*** Material to process ***

[src/rtl/bram_pixel_reader.sv]
// -----------------------------------------------------------------------------
// bram_pixel_reader
//
// Replays a stored image out of block RAM as an 8-bit pixel stream. Each
// 32-bit BRAM word holds four packed pixels; the reader fetches one word,
// waits the BRAM read latency, then unpacks the word one pixel per accepted
// beat on a valid/ready handshake. A final partial word emits only the
// pixels that belong to the image and drops the rest.
//
// Parameters
//   NUM_PIXELS  pixels per image (any value >= 1, not required to be a multiple of 4)
//   BASE_ADDR   byte address of the first image word
//   RD_LAT      BRAM read latency in cycles (1 or 2)
//
// Ports
//   clk           in   1   rising-edge clock
//   reset         in   1   synchronous, active-high reset
//   start         in   1   single-cycle pulse that begins one image (honoured only when idle)
//   bram_address  out  32  word-aligned byte address presented to the BRAM
//   bram_data     in   32  BRAM read data, valid RD_LAT cycles after the address
//   pixel_o       out  8   current pixel
//   pixel_valid   out  1   pixel_o holds a valid pixel
//   pixel_ready   in   1   consumer takes the pixel when pixel_valid && pixel_ready
//   busy          out  1   high from accepted start until image_done
//   image_done    out  1   single-cycle pulse once the last pixel has been taken
//
// Configuration
//   PIXEL_MSB_FIRST_EN  when defined, each word is unpacked starting from
//                       bits [31:24] (MSB-first packers); otherwise bits [7:0]
//                       come out first. Timing and counts are unaffected.
// -----------------------------------------------------------------------------
module bram_pixel_reader #(
    parameter int          NUM_PIXELS = 784,
    parameter logic [31:0] BASE_ADDR  = 32'h0000_0000,
    parameter int          RD_LAT     = 1
) (
    input  logic        clk,
    input  logic        reset,
    input  logic        start,
    output logic [31:0] bram_address,
    input  logic [31:0] bram_data,
    output logic [7:0]  pixel_o,
    output logic        pixel_valid,
    input  logic        pixel_ready,
    output logic        busy,
    output logic        image_done
);

    localparam int             PCW      = $clog2(NUM_PIXELS + 1);
    localparam logic [PCW-1:0] LAST_CNT = PCW'(NUM_PIXELS);
    localparam logic [1:0]     LAT_LAST = 2'(RD_LAT - 1);

    typedef enum logic [2:0] {
        IDLE,
        FETCH,
        WAIT,
        EMIT,
        DONE
    } state_t;

    state_t         state_q;
    logic [31:0]    addr_q;
    logic [31:0]    word_q;
    logic [1:0]     idx_q;
    logic [1:0]     lat_q;
    logic [PCW-1:0] pix_cnt_q;
    logic [7:0]     pix_q;
    logic           valid_q;
    logic           busy_q;
    logic           done_q;

    logic [PCW-1:0] pix_cnt_d;
    logic [1:0]     idx_d;

    assign pix_cnt_d = pix_cnt_q + PCW'(1);
    assign idx_d     = idx_q + 2'd1;

    // Select stream position i (0 = first out) from a packed word.
    function automatic logic [7:0] unpack(input logic [31:0] w, input logic [1:0] i);
        logic [1:0] sel;
`ifdef PIXEL_MSB_FIRST_EN
        sel = ~i;
`else
        sel = i;
`endif
        return w[8*sel +: 8];
    endfunction

    always_ff @(posedge clk) begin
        if (reset) begin
            state_q   <= IDLE;
            addr_q    <= BASE_ADDR;
            word_q    <= '0;
            idx_q     <= '0;
            lat_q     <= '0;
            pix_cnt_q <= '0;
            pix_q     <= '0;
            valid_q   <= 1'b0;
            busy_q    <= 1'b0;
            done_q    <= 1'b0;
        end else begin
            case (state_q)
                IDLE: begin
                    done_q <= 1'b0;
                    if (start) begin
                        // Address is registered on entry to FETCH so the BRAM
                        // sees it for the whole FETCH cycle.
                        addr_q    <= BASE_ADDR;
                        pix_cnt_q <= '0;
                        busy_q    <= 1'b1;
                        state_q   <= FETCH;
                    end
                end

                FETCH: begin
                    lat_q   <= '0;
                    state_q <= WAIT;
                end

                WAIT: begin
                    if (lat_q == LAT_LAST) begin
                        word_q  <= bram_data;
                        idx_q   <= '0;
                        pix_q   <= unpack(bram_data, 2'd0);
                        valid_q <= 1'b1;
                        state_q <= EMIT;
                    end else begin
                        lat_q <= lat_q + 2'd1;
                    end
                end

                EMIT: begin
                    if (pixel_ready) begin
                        pix_cnt_q <= pix_cnt_d;
                        idx_q     <= idx_d;
                        if (pix_cnt_d == LAST_CNT) begin
                            // Also covers a partial last word: leftover bytes are dropped.
                            valid_q <= 1'b0;
                            busy_q  <= 1'b0;
                            done_q  <= 1'b1;
                            state_q <= DONE;
                        end else if (idx_q == 2'd3) begin
                            valid_q <= 1'b0;
                            addr_q  <= addr_q + 32'd4;
                            state_q <= FETCH;
                        end else begin
                            pix_q <= unpack(word_q, idx_d);
                        end
                    end
                end

                DONE: begin
                    // start is deliberately not looked at here.
                    done_q  <= 1'b0;
                    state_q <= IDLE;
                end

                default: begin
                    state_q <= IDLE;
                end
            endcase
        end
    end

    assign bram_address = addr_q;
    assign pixel_o      = pix_q;
    assign pixel_valid  = valid_q;
    assign busy         = busy_q;
    assign image_done   = done_q;

endmodule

*** End of Material to process ***

Exercise directions:
Output the lines above between the one holding "valid_q <= 1'b1;" and the one holding "state_q <= FETCH;", inclusive, with nothing before or after them.

Answer for this exercise:
                        valid_q <= 1'b1;
                        state_q <= EMIT;
                    end else begin
                        lat_q <= lat_q + 2'd1;
                    end
                end

                EMIT: begin
                    if (pixel_ready) begin
                        pix_cnt_q <= pix_cnt_d;
                        idx_q     <= idx_d;
                        if (pix_cnt_d == LAST_CNT) begin
                            // Also covers a partial last word: leftover bytes are dropped.
                            valid_q <= 1'b0;
                            busy_q  <= 1'b0;
                            done_q  <= 1'b1;
                            state_q <= DONE;
                        end else if (idx_q == 2'd3) begin
                            valid_q <= 1'b0;
                            addr_q  <= addr_q + 32'd4;
                            state_q <= FETCH;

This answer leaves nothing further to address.